East Dulwich
Southwark 030 · 5 sub-areas · 8,259 residents
Southwark 030 is a residential pocket of Southwark in London, home to around 8,259 people with a notably high share of owner-occupiers for an inner-London neighbourhood. A typical two-bedroom flat lets for about £2,266 a month, and with 61% of residents working from home, this is one of the more quietly settled corners of the borough.
East Dulwich is a mid-density neighbourhood of Southwark in the London region. It sits between busier and quieter parts of the local authority and isn't dominated by a single use — there's a mix of workplaces, housing and local services. A high share of adults are degree-educated, which often shows up in the kind of jobs people commute to.
Overview
What's it like to live in East Dulwich?
Greenspace is on the doorstep — a park or playing field is within walking distance of most homes; food and drink within walking distance is workable but not dense — around 29 restaurants and 5 pubs in five minutes; The streets feel safe by national standards — police-recorded crime is well below the country-wide median; Public transport is genuinely strong; most errands and a fair share of social life don't need a car; rents sit firmly in the upper bracket nationally, with a typical home letting at around £2,388 a month; gigabit broadband is effectively universal.

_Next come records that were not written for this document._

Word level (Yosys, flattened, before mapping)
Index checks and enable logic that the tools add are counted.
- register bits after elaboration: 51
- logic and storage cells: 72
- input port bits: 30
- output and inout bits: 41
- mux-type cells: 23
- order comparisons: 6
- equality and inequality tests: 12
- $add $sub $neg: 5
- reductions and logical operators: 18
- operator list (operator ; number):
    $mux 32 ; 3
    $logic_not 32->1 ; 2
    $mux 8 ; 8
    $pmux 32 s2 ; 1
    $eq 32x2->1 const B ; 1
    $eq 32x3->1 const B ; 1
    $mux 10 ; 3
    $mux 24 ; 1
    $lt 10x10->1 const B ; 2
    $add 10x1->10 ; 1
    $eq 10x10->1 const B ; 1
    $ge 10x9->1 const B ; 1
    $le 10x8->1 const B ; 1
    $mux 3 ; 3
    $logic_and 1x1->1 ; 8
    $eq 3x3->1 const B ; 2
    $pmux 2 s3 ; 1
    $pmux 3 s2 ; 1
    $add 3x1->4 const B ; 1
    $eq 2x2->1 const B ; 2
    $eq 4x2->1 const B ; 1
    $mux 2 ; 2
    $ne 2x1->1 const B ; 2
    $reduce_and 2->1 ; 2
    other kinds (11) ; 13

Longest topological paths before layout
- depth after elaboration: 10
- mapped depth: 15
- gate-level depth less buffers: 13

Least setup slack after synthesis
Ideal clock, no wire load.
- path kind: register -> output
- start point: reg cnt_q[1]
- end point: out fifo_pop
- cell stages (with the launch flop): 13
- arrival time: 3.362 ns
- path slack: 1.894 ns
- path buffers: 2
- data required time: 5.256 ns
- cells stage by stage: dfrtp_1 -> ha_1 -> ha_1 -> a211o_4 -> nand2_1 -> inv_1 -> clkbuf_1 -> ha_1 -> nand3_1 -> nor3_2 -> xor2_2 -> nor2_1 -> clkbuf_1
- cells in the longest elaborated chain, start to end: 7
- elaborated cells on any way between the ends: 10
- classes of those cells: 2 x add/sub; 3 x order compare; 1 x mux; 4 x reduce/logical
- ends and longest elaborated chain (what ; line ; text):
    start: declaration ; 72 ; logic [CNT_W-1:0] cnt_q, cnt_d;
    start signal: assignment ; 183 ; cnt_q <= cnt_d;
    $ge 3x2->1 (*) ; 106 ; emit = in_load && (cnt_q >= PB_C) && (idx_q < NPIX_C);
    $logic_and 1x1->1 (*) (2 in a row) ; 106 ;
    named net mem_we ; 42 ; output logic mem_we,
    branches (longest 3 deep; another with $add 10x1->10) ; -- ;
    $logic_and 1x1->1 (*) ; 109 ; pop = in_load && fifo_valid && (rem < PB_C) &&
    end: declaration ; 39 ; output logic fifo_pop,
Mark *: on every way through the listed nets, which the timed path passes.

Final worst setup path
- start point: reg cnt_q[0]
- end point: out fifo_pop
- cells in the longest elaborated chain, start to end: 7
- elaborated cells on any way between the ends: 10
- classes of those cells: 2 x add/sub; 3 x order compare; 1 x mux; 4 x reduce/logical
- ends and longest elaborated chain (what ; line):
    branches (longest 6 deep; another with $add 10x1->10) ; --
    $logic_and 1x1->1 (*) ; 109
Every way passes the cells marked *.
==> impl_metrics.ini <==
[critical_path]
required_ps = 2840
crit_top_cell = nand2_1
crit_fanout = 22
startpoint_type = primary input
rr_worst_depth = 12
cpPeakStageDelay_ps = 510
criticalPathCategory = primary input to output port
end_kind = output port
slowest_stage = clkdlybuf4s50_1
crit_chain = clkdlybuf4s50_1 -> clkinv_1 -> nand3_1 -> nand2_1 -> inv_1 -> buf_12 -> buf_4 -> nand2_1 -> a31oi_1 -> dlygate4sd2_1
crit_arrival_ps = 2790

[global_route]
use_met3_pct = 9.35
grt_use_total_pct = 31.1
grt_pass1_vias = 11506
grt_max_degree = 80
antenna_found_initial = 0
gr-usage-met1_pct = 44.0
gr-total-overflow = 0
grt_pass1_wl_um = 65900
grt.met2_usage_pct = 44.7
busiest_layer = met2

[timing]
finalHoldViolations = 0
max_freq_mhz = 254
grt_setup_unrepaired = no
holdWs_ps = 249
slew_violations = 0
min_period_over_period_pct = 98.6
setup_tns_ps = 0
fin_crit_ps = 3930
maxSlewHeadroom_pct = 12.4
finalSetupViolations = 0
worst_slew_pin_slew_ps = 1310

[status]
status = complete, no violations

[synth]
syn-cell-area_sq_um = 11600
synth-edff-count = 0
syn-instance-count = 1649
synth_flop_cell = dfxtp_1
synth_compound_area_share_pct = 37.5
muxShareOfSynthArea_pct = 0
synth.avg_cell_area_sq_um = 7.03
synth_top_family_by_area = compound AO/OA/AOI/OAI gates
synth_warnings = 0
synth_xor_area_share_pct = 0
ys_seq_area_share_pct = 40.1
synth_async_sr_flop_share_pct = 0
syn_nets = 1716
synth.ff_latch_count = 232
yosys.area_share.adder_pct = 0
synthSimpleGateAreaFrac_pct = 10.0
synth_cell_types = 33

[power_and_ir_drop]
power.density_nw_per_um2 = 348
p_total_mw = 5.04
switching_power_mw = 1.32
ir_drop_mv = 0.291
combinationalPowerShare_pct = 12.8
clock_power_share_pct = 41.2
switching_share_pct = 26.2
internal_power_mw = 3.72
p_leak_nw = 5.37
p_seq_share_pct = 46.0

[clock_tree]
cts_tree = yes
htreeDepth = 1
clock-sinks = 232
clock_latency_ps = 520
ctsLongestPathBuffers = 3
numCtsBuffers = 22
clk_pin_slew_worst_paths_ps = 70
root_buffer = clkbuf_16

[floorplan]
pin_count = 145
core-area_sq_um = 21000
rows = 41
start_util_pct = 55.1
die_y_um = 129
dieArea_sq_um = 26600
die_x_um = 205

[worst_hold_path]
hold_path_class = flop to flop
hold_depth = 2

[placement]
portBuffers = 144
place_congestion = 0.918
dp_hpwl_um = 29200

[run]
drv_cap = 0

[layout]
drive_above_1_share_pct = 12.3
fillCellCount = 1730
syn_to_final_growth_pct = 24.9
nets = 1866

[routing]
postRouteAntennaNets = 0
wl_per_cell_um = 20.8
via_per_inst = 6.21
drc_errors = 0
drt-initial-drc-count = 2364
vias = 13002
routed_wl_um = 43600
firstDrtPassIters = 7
`src/rtl/rf_bypass_param_pkg.sv`:
```
// Shared definitions for the parametrised bypassing register file: defaults,
// select-width helper, zero-register index and error-cause encoding.
package rf_bypass_param_pkg;

  localparam int unsigned DefaultWidth = 16;
  localparam int unsigned DefaultNreg  = 8;
  localparam int unsigned ZeroRegIdx   = 0;

  // Smallest select width able to address nreg registers (at least 1 bit).
  function automatic int unsigned sel_width(input int unsigned nreg);
    return (nreg <= 2) ? 1 : $clog2(nreg);
  endfunction

  typedef enum logic [1:0] {
    ErrNone      = 2'd0,
    ErrCollision = 2'd1,
    ErrWrRange   = 2'd2,
    ErrRsvRange  = 2'd3
  } err_cause_e;

endpackage

```
`src/rtl/rf_bypass_rdport.sv`:
```
// Combinational read port: register mux with optional same-cycle write bypass,
// zero-register forcing, out-of-range masking and busy masking.
module rf_bypass_rdport
  import rf_bypass_param_pkg::*;
#(
  parameter int unsigned WIDTH    = DefaultWidth,
  parameter int unsigned NREG     = DefaultNreg,
  parameter int unsigned SEL_W    = sel_width(DefaultNreg),
  parameter int unsigned BYPASS   = 1,
  parameter int unsigned ZERO_REG = 0
) (
  input  logic [SEL_W-1:0] sel_i,
  input  logic [WIDTH-1:0] regs_i [NREG],
  input  logic [NREG-1:0]  busy_i,
  input  logic             wr1_en_i,
  input  logic [SEL_W-1:0] wr1_sel_i,
  input  logic [WIDTH-1:0] wr1_data_i,
  input  logic             wr2_en_i,
  input  logic [SEL_W-1:0] wr2_sel_i,
  input  logic [WIDTH-1:0] wr2_data_i,
  output logic [WIDTH-1:0] data_o,
  output logic             busy_o
);

  localparam int unsigned IdxW = sel_width(NREG);

  logic [IdxW-1:0] idx;
  logic            readable;
  logic            hit1;
  logic            hit2;

  always_comb begin
    idx      = sel_i[IdxW-1:0];
    readable = (32'(sel_i) < NREG) &&
               !((ZERO_REG != 0) && (sel_i == SEL_W'(ZeroRegIdx)));
    hit1     = (BYPASS != 0) && wr1_en_i && (wr1_sel_i == sel_i);
    hit2     = (BYPASS != 0) && wr2_en_i && (wr2_sel_i == sel_i);
    data_o   = '0;
    busy_o   = 1'b0;
    if (readable) begin
      data_o = regs_i[idx];
      busy_o = busy_i[idx];
      // Forwarded data is current, so the pending flag no longer applies.
      if (hit2) begin
        data_o = wr2_data_i;
        busy_o = 1'b0;
      end else if (hit1) begin
        data_o = wr1_data_i;
        busy_o = 1'b0;
      end
    end
  end

endmodule

```
`src/rtl/rf_bypass_param.sv`:
```
// Parametrised two-read/two-write register file with optional write bypass,
// per-register pending scoreboard and sticky error flag.
module rf_bypass_param
  import rf_bypass_param_pkg::*;
#(
  parameter int unsigned WIDTH    = DefaultWidth,
  parameter int unsigned NREG     = DefaultNreg,
  parameter int unsigned SEL_W    = sel_width(DefaultNreg),
  parameter int unsigned BYPASS   = 1,
  parameter int unsigned ZERO_REG = 0
) (
  input  logic             clk,
  input  logic             rst,
  input  logic [SEL_W-1:0] read1regsel,
  input  logic [SEL_W-1:0] read2regsel,
  output logic [WIDTH-1:0] read1data,
  output logic [WIDTH-1:0] read2data,
  output logic             read1busy,
  output logic             read2busy,
  input  logic             write1,
  input  logic [SEL_W-1:0] write1regsel,
  input  logic [WIDTH-1:0] write1data,
  input  logic             write2,
  input  logic [SEL_W-1:0] write2regsel,
  input  logic [WIDTH-1:0] write2data,
  input  logic             rsv,
  input  logic [SEL_W-1:0] rsvregsel,
  output logic             err
);

  logic [WIDTH-1:0] regs_q [NREG];
  logic [WIDTH-1:0] regs_d [NREG];
  logic [NREG-1:0]  busy_q, busy_d;
  logic             err_q, err_d;

  logic w1_oor, w2_oor, rsv_oor;
  logic w1_ok, w2_ok, rsv_ok;
  logic collide;

  always_comb begin
    w1_oor  = write1 && (32'(write1regsel) >= NREG);
    w2_oor  = write2 && (32'(write2regsel) >= NREG);
    rsv_oor = rsv && (32'(rsvregsel) >= NREG);
    // Register 0 accesses are silently dropped when it is hardwired.
    w1_ok   = write1 && !w1_oor &&
              !((ZERO_REG != 0) && (write1regsel == SEL_W'(ZeroRegIdx)));
    w2_ok   = write2 && !w2_oor &&
              !((ZERO_REG != 0) && (write2regsel == SEL_W'(ZeroRegIdx)));
    rsv_ok  = rsv && !rsv_oor &&
              !((ZERO_REG != 0) && (rsvregsel == SEL_W'(ZeroRegIdx)));
    collide = w1_ok && w2_ok && (write1regsel == write2regsel);

    regs_d = regs_q;
    busy_d = busy_q;
    for (int unsigned r = 0; r < NREG; r++) begin
      if (w1_ok && (write1regsel == SEL_W'(r))) begin
        regs_d[r] = write1data;
        busy_d[r] = 1'b0;
      end
      if (w2_ok && (write2regsel == SEL_W'(r))) begin
        regs_d[r] = write2data;
        busy_d[r] = 1'b0;
      end
      // A new reservation outranks a retiring write to the same register.
      if (rsv_ok && (rsvregsel == SEL_W'(r))) begin
        busy_d[r] = 1'b1;
      end
    end
    err_d = err_q | w1_oor | w2_oor | rsv_oor | collide;
  end

  always_ff @(posedge clk or posedge rst) begin
    if (rst) begin
      for (int unsigned r = 0; r < NREG; r++) begin
        regs_q[r] <= '0;
      end
      busy_q <= '0;
      err_q  <= 1'b0;
    end else begin
      regs_q <= regs_d;
      busy_q <= busy_d;
      err_q  <= err_d;
    end
  end

  assign err = err_q;

  rf_bypass_rdport #(
    .WIDTH    (WIDTH),
    .NREG     (NREG),
    .SEL_W    (SEL_W),
    .BYPASS   (BYPASS),
    .ZERO_REG (ZERO_REG)
  ) u_rdport1 (
    .sel_i      (read1regsel),
    .regs_i     (regs_q),
    .busy_i     (busy_q),
    .wr1_en_i   (write1),
    .wr1_sel_i  (write1regsel),
    .wr1_data_i (write1data),
    .wr2_en_i   (write2),
    .wr2_sel_i  (write2regsel),
    .wr2_data_i (write2data),
    .data_o     (read1data),
    .busy_o     (read1busy)
  );

  rf_bypass_rdport #(
    .WIDTH    (WIDTH),
    .NREG     (NREG),
    .SEL_W    (SEL_W),
    .BYPASS   (BYPASS),
    .ZERO_REG (ZERO_REG)
  ) u_rdport2 (
    .sel_i      (read2regsel),
    .regs_i     (regs_q),
    .busy_i     (busy_q),
    .wr1_en_i   (write1),
    .wr1_sel_i  (write1regsel),
    .wr1_data_i (write1data),
    .wr2_en_i   (write2),
    .wr2_sel_i  (write2regsel),
    .wr2_data_i (write2data),
    .data_o     (read2data),
    .busy_o     (read2busy)
  );

endmodule

```
`config.mk`:
```
export PLATFORM = sky130hd
export DESIGN_NAME = rf_bypass_param
export DESIGN_NICKNAME = d
export VERILOG_FILES = /design/src/rtl/rf_bypass_param_pkg.sv /design/src/rtl/rf_bypass_rdport.sv /design/src/rtl/rf_bypass_param.sv
export SDC_FILE = /design/constraint.sdc
export NUM_CORES = 1
export LEC_CHECK = 0
export ABC_AREA = 0
export CAP_MARGIN = 15
export CORE_UTILIZATION = 55
export DETAILED_ROUTE_END_ITERATION = 6
export PLACE_DENSITY_LB_ADDON = 0.25
export SLEW_MARGIN = 40
export SYNTH_ARGS = -nofsm -noshare
export SYNTH_HDL_FRONTEND = slang
export SYNTH_SLANG_ARGS = --single-unit
export TNS_END_PERCENT = 30
```
`constraint.sdc`:
```
create_clock -name clk -period 5 [get_ports clk]
set_input_delay 1 -clock clk [delete_from_list [all_inputs] [get_ports clk]]
set_output_delay 1 -clock clk [all_outputs]
set_load 0.01 [all_outputs]
```
==> load_flow_metrics.sql <==
INSERT INTO impl_metrics (metric_group, metric, value, unit) VALUES
('floorplanning', 'die_y', '134', 'microns'),
('sta', 'timing.setup.tns', '0', 'ps'),
('grt', 'first_pass_grt_wire_length', '41900', 'microns'),
('route', 'vias_per_cell', '6.29', ''),
('logic_synthesis', 'yosys_register_bits', '137', ''),
('sta', 'setup-violations-final', '0', ''),
('logic_synthesis', 'ys_top_cells_by_area', 'sky130_fd_sc_hd__dfrtp_1 (36%), sky130_fd_sc_hd__mux2i_1 (17%), sky130_fd_sc_hd__mux4_2 (12%), sky130_fd_sc_hd__mux4_1 (5.2%), sky130_fd_sc_hd__mux2_2 (4.0%)', ''),
('grt', 'maximum_number_of_pins_on_one_net_before_global_route_repair', '106', ''),
('logic_synthesis', 'synthesis.area', '0.00952', 'sq mm'),
('critical_path', 'end_kind', 'primary output', ''),
('finish', 'diodes', '0', ''),
('grt', 'first_global_vias', '7118', ''),
('power_and_ir_drop', 'switching_share', '29.2', '%'),
('critical_path', 'crit_required', '4000', 'ps'),
('sta', 'max_slew.worst_pin.slew', '842', 'ps'),
('critical_path', 'reg2reg_to', 'regs_q[38]', ''),
('power_and_ir_drop', 'worst_ir_drop_vdd', '0.000314', 'V'),
('sta', 'final_min_period_over_clock_period', '86.6', '%'),
('power_and_ir_drop', 'power.combinational.fraction', '30.0', '%'),
('logic_synthesis', 'postSynth.asyncResetShare', '100', '%'),
('clock_network', 'cts_tree', 'yes', ''),
('critical_path', 'reg2reg_launch_point', 'regs_q[38]', ''),
('clock_network', 'cts_htree_levels', '4', ''),
('critical_path', 'worst_ep_arrival_time', '3330', 'ps'),
('place', 'io_buffers', '86', ''),
('clock_network', 'path_clk_slew', '60', 'ps'),
('critical_path', 'timing.critical_path.fanout_max', '11', ''),
('finish', 'layout-drive-gt1-share', '17.7', '%'),
('sta', 'slew-limit-headroom', '43.6', '%'),
('place', 'gp_routability_congestion', '0.835', ''),
('critical_path', 'worst_case_reg_to_reg_path_depth', '2', ''),
('route', 'first_pass_detailed_route_iteration_total', '4', ''),
('clock_network', 'clkLatencyLatePin', '420', 'ps'),
('critical_path', 'setup.worst_path.class', 'in2out', ''),
('sta', 'hold_violations', '0', ''),
('logic_synthesis', 'synthesis.area_per_instance', '10.6', 'sq um'),
('critical_path', 'setup.worst_path.end', 'read2data[6]', ''),
('floorplanning', 'die_x', '134', 'microns'),
('logic_synthesis', 'syn_nets', '948', ''),
('logic_synthesis', 'synth_common_cells', 'sky130_fd_sc_hd__mux2i_1 (160), sky130_fd_sc_hd__dfrtp_1 (137), sky130_fd_sc_hd__nand2_1 (100)', ''),
('logic_synthesis', 'yosys.area.top_type_share', '36.0', '%'),
('place', 'detailedPlacementHpwl', '16600', 'microns'),
('hold_path', 'type_of_the_tightest_min_delay_check', 'reg2reg', ''),
('clock_network', 'clockRootBuffer', 'sky130_fd_sc_hd__clkbuf_16', ''),
('sta', 'rsz_0062_raised_after_global_routing', 'false', ''),
('clock_network', 'cts.repair_timing.setup_buffer_count', '0', ''),
('sta', 'post-route-min-period', '4330', 'ps'),
('critical_path', 'worstSetupStartpoint', 'write1regsel[0]', ''),
('logic_synthesis', 'synth_seq_area_share', '36.0', '%'),
('clock_network', 'cts_resized', '0', ''),
('clock_network', 'cts_hold_buf', '0', ''),
('logic_synthesis', 'synth_edf_count', '0', ''),
('route', 'route.final.wire_length', '26600', 'microns'),
('clock_network', 'cts_inserted_buffers', '17', ''),
('logic_synthesis', 'synthDominantAreaCellType', 'sky130_fd_sc_hd__dfrtp_1', ''),
('power_and_ir_drop', 'p_seq_share', '38.9', '%'),
('critical_path', 'critPathLaunchType', 'input port', ''),
('logic_synthesis', 'syn-instance-count', '896', ''),
('sta', 'skew', '0', 'ps'),
('finish', 'area_delta_synth_final', '15.7', '%'),
('logic_synthesis', 'synth_cell_types', '31', ''),
('grt', 'gr_usage_total', '31.7', '%'),
('floorplanning', 'placeableCoreArea', '0.0168', 'sq mm'),
('floorplanning', 'top_level_ports', '87', ''),
('floorplanning', 'floorplan.die_area', '0.0178', 'sq mm'),
('power_and_ir_drop', 'power.leakage', '0.00476', 'uW'),
('outcome', 'result_of_the_run', 'complete, no violations', ''),
('floorplanning', 'site_rows', '47', ''),
('clock_network', 'cts.sink_count', '137', ''),
('power_and_ir_drop', 'clock_power_share', '31.1', '%'),
('finish', 'final_nets', '984', '');
## metal layers
| layer | GRT usage [%] | vias to the layer above | share of wire, % | routed length [microns] |
|---|---|---|---|---|
| li1 | - | 3326 | - | - |
| met1 | 43.4 | 3597 | 41 | 11000 |
| met2 | 51.2 | 365 | 49 | 13000 |
| met3 | 5.52 | 42 | 7.6 | 2020 |
| met4 | 11.0 | 0 | 2.0 | 532 |
| met5 | 0 | - | 0 | 0 |
## critical path, stage by stage
cell and delay, ps:
sky130_fd_sc_hd__clkdlybuf4s50_1 750, sky130_fd_sc_hd__xnor2_1 170, sky130_fd_sc_hd__nand4_1 170, sky130_fd_sc_hd__buf_4 260
sky130_fd_sc_hd__mux2i_1 140, sky130_fd_sc_hd__o21ai_0 250, sky130_fd_sc_hd__clkdlybuf4s50_1 580
## worst min-delay path by stage
stage               startpoint         to  slack [ps]  cells past startpoint
finish                     err        err         480                      1
global route               err        err         480                      1
CTS                        err        err         480                      1
detailed placement         err        err         460                      1
global placement           err        err         470                      1
floorplan            busy_q[5]  busy_q[5]         480                      2
## cells by family (layout without fill, tap and decap cells)
family,count (synthesis),after routing,share of synthesized area (%)
muxes,262,262,37.7
and+or+nand+nor,198,198,8.99
AOI/OAI and AO/OA,169,169,9.10
DFF,137,137,36.0
buffers and inverters,115,164,6.81
xor gates and xnor gates,15,15,1.38
## through the flow
step / total power (uW) / std cells / utilization, % / instance area, sq um / setup WS, ps
floorplan: 2320 / 896 / - / 9520 / 332
global placement: 2700 / 1129 / 62.0 / 10400 / 664
detailed placement: 2740 / 1132 / 62.2 / 10400 / 695
CTS: 3980 / 1164 / 65.6 / 11000 / 680
global route: 4170 / 1165 / 65.7 / 11000 / 559
finish: 3980 / 1165 / 65.7 / 11000 / 670
## power by group through the flow
stage	clock, uW	combinational (uW)	sequential, uW
CTS	1250	1200	1540
global placement	0	1160	1540
floorplan	0	838	1490
global route	1300	1300	1580
finish	1240	1190	1550
detailed placement	0	1190	1550
## layout make-up
cell class / instances / area [sq um]
fill: 1331 / 5750
inverter: 3 / 18.8
multi-input combinational: 644 / 5480
tap: 220 / 275
clock inverter: 8 / 93.8
timing repair buffer: 129 / 1230
clock buffer: 24 / 482
sequential: 137 / 3430
## state kept, by name (all words and copies together) (netlist names)
signal	count
regs_q	128
busy_q	8
err	1
## placed cells by master, fill, tap and decap left out, drive strengths merged
cell type,synthesis,routed
xor2,2,2
mux2i,160,160
dfrtp,137,137
nand4,4,4
nor2,65,65
inv,3,3
a41o,1,1
nand4b,6,6
clkdlybuf4s50,0,82
bufinv,0,2
and3b,2,2
xnor2,13,13
nor3b,4,4
clkinv,0,6
a21oi,64,64
nor3,4,4
and4,2,2
o21ai,100,100
clkbuf,47,24
o32ai,4,4
mux2,34,34
nand2b,7,7
mux4,68,68
nand3,4,4
nand2,100,100
buf,65,47
No activity file was read; power rests on OpenSTA's default activity.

Generated from the latest May 2026 data · refreshed automatically
Figures are aggregated across 5 sub-areas — population-weighted means for rates, sums for counts. Sources cited beneath each section.
East Dulwich in Southwark
Living in East Dulwich
What sets Southwark 030 apart from much of inner London is how settled it feels. Nearly 58% of homes here are owner-occupied — well above what you'd expect this close to central London — and that shows in the streets. There's less of the constant churn you get in heavily rented parts of the city, and the neighbourhood has a more established, family-oriented character than many parts of Southwark.
Rents sit noticeably above the UK average but are roughly in line with what you'd expect for this part of London. A one-bedroom flat runs around £1,810 a month, a two-bedroom around £2,266, and a three-bedroom closer to £2,633. Rents have risen just 1.3% over the past year — modest by London standards. The median house sale price of around £832,000 gives you a sense of the area's weight as an ownership market; you're looking at nearly ten years' worth of deposit-saving on a typical local salary.
The people who live here skew educated and professional. Around 67% hold a degree-level qualification — one of the higher shares you'll find anywhere in London — and the local resident salary sits at around £43,000 a year. The age spread is relatively even across the 18–64 range, with families (households with couples and children make up nearly a quarter of all homes) alongside a solid single-person contingent. It's not a neighbourhood defined by one particular life stage.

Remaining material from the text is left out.